Coronavirus: Young and healthy? Don't expect a vaccine before 2022

Even if scientists create a safe and effective mass vaccine, producing enough for everyone will take years

Powered by automated translation

The young and healthy may have to wait years before they can be vaccinated against Covid-19, a top World Health Organisation official has said.

WHO chief scientist Soumya Swaminathan's comments show the pandemic's effects may last well beyond a vaccine becoming available and measures such as travel restrictions could last years.

There are dozens of vaccines in clinical trials in many countries and hopes are rising for inoculation to begin this year, but Ms Swaminathan said mass shots were unlikely.

Even if a successful vaccine that is safe and effective were approved, the task of making billions of doses is colossal.

"Most people agree, [it should start] with healthcare workers and frontline workers, but even there you need to define which of them are at highest risk, and then the elderly and so on," Ms Swaminathan said.

"A healthy young person might have to wait until 2022."

But even producing a vaccine is proving challenging.

Two experiments, from Johnson & Johnson and AstraZeneca's US trial, have been paused after safety concerns this week, in a setback for the global effort.

But equally, letting the infection spread and hoping to achieve “herd immunity” was unethical and would lead to unnecessary deaths, Ms Swaminathan said.

"People talk about herd immunity," she said. "We should only talk about it in the context of a vaccine.

"You need to vaccinate at least 70 per cent of people to really break transmission."

And the world must not be complacent because the death rate was decreasing.

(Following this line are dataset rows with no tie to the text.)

--- src/rtl/if_next_pc.sv ---
// Combinational next-PC selection for the fetch stage.
// Priority: redirect, early J (only when IF_EARLY_JUMP_EN is defined), stall, pc + 4.
// Reset is applied by the PC register in the top module, not here.
module if_next_pc
  import if_pkg::*;
(
  input  logic [31:0] pc,
  input  logic        stall,
  input  logic        redirect_valid,
  input  logic [31:0] redirect_pc,
  input  logic        ifid_valid,
  input  logic [31:0] ifid_pc4,
  input  logic [31:0] ifid_instr,
  output logic [31:0] next_pc,
  output logic        early_jump
);

`ifdef IF_EARLY_JUMP_EN
  localparam bit EARLY_JUMP_ON = 1'b1;
`else
  localparam bit EARLY_JUMP_ON = 1'b0;
`endif

  logic [31:0] jump_target;
  logic        jump_hit;

  // Redirect targets are word-aligned by dropping the low bits; only the top
  // nibble of pc4 feeds the J region, the rest is intentionally ignored.
  logic unused_bits;
  assign unused_bits = ^{redirect_pc[1:0], ifid_pc4[27:0]};

  // J target and trigger: a live, unstalled J sitting in IF/ID.
  always_comb begin
    jump_target = {ifid_pc4[31:28], ifid_instr[25:0], 2'b00};
    jump_hit    = EARLY_JUMP_ON && ifid_valid && (ifid_instr[31:26] == OPC_J) && !stall;
  end

  // Priority mux; a redirect always beats an early jump and a stall.
  always_comb begin
    next_pc    = pc + PC_STEP;
    early_jump = 1'b0;
    if (redirect_valid) begin
      next_pc = {redirect_pc[31:2], 2'b00};
    end else if (jump_hit) begin
      next_pc    = jump_target;
      early_jump = 1'b1;
    end else if (stall) begin
      next_pc = pc;
    end
  end

endmodule

--- src/rtl/if_fetch_stage.sv ---
// Instruction-fetch stage: PC register, imem address drive and IF/ID register.
// Optional early J resolution is enabled by defining IF_EARLY_JUMP_EN.
module if_fetch_stage
  import if_pkg::*;
#(
  parameter logic [31:0] RESET_PC = 32'h0000_0000
) (
  input  logic        clk,
  input  logic        rst,
  input  logic        stall,
  input  logic        flush,
  input  logic        redirect_valid,
  input  logic [31:0] redirect_pc,
  output logic [31:0] imem_addr,
  input  logic [31:0] imem_instr,
  output logic        ifid_valid,
  output logic [31:0] ifid_pc,
  output logic [31:0] ifid_pc4,
  output logic [31:0] ifid_instr
);

  // Handshake: ifid_valid high means IF/ID holds a live instruction that
  // decode may consume; there is no ready back-pressure, the hazard unit
  // instead holds the stage with stall and kills the slot with flush.

  logic [31:0] pc_q, pc_d;
  ifid_t       ifid_q, ifid_d;
  logic [31:0] next_pc;
  logic        early_jump;

  if_next_pc u_next_pc (
    .pc             (pc_q),
    .stall          (stall),
    .redirect_valid (redirect_valid),
    .redirect_pc    (redirect_pc),
    .ifid_valid     (ifid_q.valid),
    .ifid_pc4       (ifid_q.pc4),
    .ifid_instr     (ifid_q.instr),
    .next_pc        (next_pc),
    .early_jump     (early_jump)
  );

  // PC follows the selected next-PC every cycle.
  always_comb begin
    pc_d = next_pc;
  end

  // IF/ID: bubble on flush/redirect/early jump, hold on stall, else capture.
  always_comb begin
    ifid_d = ifid_q;
    if (flush || redirect_valid || early_jump) begin
      ifid_d = IFID_BUBBLE;
    end else if (!stall) begin
      ifid_d.valid = 1'b1;
      ifid_d.pc    = pc_q;
      ifid_d.pc4   = pc_q + PC_STEP;
      ifid_d.instr = imem_instr;
    end
  end

  // State registers with synchronous reset.
  always_ff @(posedge clk) begin
    if (rst) begin
      pc_q   <= RESET_PC;
      ifid_q <= IFID_BUBBLE;
    end else begin
      pc_q   <= pc_d;
      ifid_q <= ifid_d;
    end
  end

  assign imem_addr  = pc_q;
  assign ifid_valid = ifid_q.valid;
  assign ifid_pc    = ifid_q.pc;
  assign ifid_pc4   = ifid_q.pc4;
  assign ifid_instr = ifid_q.instr;

endmodule

--- config.mk ---
export PLATFORM = sky130hd
export DESIGN_NAME = if_fetch_stage
export DESIGN_NICKNAME = d
export VERILOG_FILES = /design/src/rtl/if_pkg.sv /design/src/rtl/if_next_pc.sv /design/src/rtl/if_fetch_stage.sv
export SDC_FILE = /design/constraint.sdc
export NUM_CORES = 1
export LEC_CHECK = 0
export ABC_AREA = 1
export ABC_CLOCK_PERIOD_IN_PS = 1500
export CORE_MARGIN = 2
export CORE_UTILIZATION = 45
export DETAILED_ROUTE_END_ITERATION = 8
export PLACE_DENSITY = 0.8
export SYNTH_ARGS = -nofsm -noshare
export SYNTH_HDL_FRONTEND = slang
export SYNTH_SLANG_ARGS = --single-unit
--- constraint.sdc ---
create_clock -name clk -period 1.5 [get_ports clk]
set_input_delay 0.45 -clock clk [delete_from_list [all_inputs] [get_ports clk]]
set_output_delay 0.45 -clock clk [all_outputs]
set_load 0.05 [all_outputs]
<file path="config.mk">
export PLATFORM = sky130hd
export DESIGN_NAME = ball_engine
export DESIGN_NICKNAME = d
export VERILOG_FILES = /design/src/rtl/pong_pkg.sv /design/src/rtl/rect_overlap.sv /design/src/rtl/ball_engine.sv
export SDC_FILE = /design/constraint.sdc
export NUM_CORES = 1
export LEC_CHECK = 0
export ABC_AREA = 1
export CAP_MARGIN = 5
export CELL_PAD_IN_SITES_DETAIL_PLACEMENT = 0
export CELL_PAD_IN_SITES_GLOBAL_PLACEMENT = 2
export CORE_UTILIZATION = 28
export DETAILED_ROUTE_END_ITERATION = 10
export PLACE_DENSITY = 0.92
export REMOVE_ABC_BUFFERS = 1
export SLEW_MARGIN = 20
export SYNTH_ARGS = -nofsm -noshare
export SYNTH_HDL_FRONTEND = slang
export SYNTH_SLANG_ARGS = --single-unit
export TNS_END_PERCENT = 30
</file>
<file path="constraint.sdc">
create_clock -name in_clock -period 5.8 [get_ports in_clock]
set_input_delay 1.16 -clock in_clock [delete_from_list [all_inputs] [get_ports in_clock]]
set_output_delay 1.16 -clock in_clock [all_outputs]
set_load 0.01 [all_outputs]
</file>
**config.mk**
```make
export PLATFORM = sky130hd
export DESIGN_NAME = memory_game_ctrl
export DESIGN_NICKNAME = d
export VERILOG_FILES = /design/src/rtl/memory_game_ctrl.sv
export SDC_FILE = /design/constraint.sdc
export NUM_CORES = 1
export LEC_CHECK = 0
export ABC_AREA = 1
export CAP_MARGIN = 20
export CORE_UTILIZATION = 59
export DETAILED_ROUTE_END_ITERATION = 10
export GPL_ROUTABILITY_DRIVEN = 0
export PLACE_DENSITY = 0.81
export SLEW_MARGIN = 20
export SYNTH_ARGS = -nofsm -noshare
export SYNTH_HDL_FRONTEND = slang
export SYNTH_SLANG_ARGS = --single-unit
```
**constraint.sdc**
```tcl
create_clock -name VGA_CLK_IN -period 2.2 [get_ports VGA_CLK_IN]
set_input_delay 0.33 -clock VGA_CLK_IN [delete_from_list [all_inputs] [get_ports VGA_CLK_IN]]
set_output_delay 0.33 -clock VGA_CLK_IN [all_outputs]
set_load 0.1 [all_outputs]
```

As cases continue to rise, the number of dead will follow.

New cases are hitting 100,000 daily in Europe. Nearly 20,000 infections were reported in Britain, while Italy, Switzerland and Russia were among the nations with record case numbers.

Iran has had three days of record infections and India is on course to have the world’s worst death toll.

While deaths globally have fallen to about 5,000 a day from April's peak of more than 7,500, Ms Swaminathan said, cases are rising in intensive care units.

"Mortality increases always lag behind increasing cases by a couple of weeks," she said at a WHO social media event. "We shouldn't be complacent that death rates are coming down."

More than 39 million people have been reported infected globally and 1.1 million have died.